About this task: Copy out every line of the data that has the word "fill" somewhere in it.

Stored data entries
§ §

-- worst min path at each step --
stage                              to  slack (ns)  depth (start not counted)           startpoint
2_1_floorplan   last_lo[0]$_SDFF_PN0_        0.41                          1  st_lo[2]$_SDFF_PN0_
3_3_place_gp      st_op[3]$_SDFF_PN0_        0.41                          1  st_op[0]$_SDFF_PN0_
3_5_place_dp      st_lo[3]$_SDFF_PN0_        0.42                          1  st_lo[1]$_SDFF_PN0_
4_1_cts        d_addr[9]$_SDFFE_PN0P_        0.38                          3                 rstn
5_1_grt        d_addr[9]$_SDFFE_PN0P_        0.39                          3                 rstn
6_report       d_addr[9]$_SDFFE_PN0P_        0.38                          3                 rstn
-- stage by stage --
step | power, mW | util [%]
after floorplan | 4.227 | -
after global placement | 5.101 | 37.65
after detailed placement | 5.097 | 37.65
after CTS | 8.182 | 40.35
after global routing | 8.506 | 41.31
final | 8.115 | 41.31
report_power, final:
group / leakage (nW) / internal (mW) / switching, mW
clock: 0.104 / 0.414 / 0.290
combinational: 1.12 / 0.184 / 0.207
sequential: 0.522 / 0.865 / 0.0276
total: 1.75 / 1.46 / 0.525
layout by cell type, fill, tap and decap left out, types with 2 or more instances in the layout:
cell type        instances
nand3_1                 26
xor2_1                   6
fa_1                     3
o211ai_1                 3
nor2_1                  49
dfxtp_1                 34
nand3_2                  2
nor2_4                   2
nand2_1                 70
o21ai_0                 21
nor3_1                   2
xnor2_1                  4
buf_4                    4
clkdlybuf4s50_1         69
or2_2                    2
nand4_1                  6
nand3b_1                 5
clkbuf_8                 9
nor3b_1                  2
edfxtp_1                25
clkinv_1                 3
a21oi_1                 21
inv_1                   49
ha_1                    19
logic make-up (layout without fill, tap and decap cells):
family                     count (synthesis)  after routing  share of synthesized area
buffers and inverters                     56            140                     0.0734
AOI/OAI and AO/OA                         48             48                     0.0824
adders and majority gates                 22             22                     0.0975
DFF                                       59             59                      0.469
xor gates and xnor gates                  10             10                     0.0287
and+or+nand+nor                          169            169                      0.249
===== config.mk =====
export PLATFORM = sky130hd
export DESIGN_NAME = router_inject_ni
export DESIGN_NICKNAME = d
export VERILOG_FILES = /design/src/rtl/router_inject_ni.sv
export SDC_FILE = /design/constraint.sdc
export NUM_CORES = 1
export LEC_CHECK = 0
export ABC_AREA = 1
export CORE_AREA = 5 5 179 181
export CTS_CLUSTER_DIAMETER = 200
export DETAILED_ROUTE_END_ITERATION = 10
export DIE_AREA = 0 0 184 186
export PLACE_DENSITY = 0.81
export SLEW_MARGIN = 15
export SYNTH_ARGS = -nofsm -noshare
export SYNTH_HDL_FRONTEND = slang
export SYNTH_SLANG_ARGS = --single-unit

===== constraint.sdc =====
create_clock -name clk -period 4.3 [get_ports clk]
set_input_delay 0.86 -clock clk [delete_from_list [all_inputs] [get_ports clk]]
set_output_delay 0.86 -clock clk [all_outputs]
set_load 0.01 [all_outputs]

§ §

Result of the exercise:
layout by cell type, fill, tap and decap left out, types with 2 or more instances in the layout:
logic make-up (layout without fill, tap and decap cells):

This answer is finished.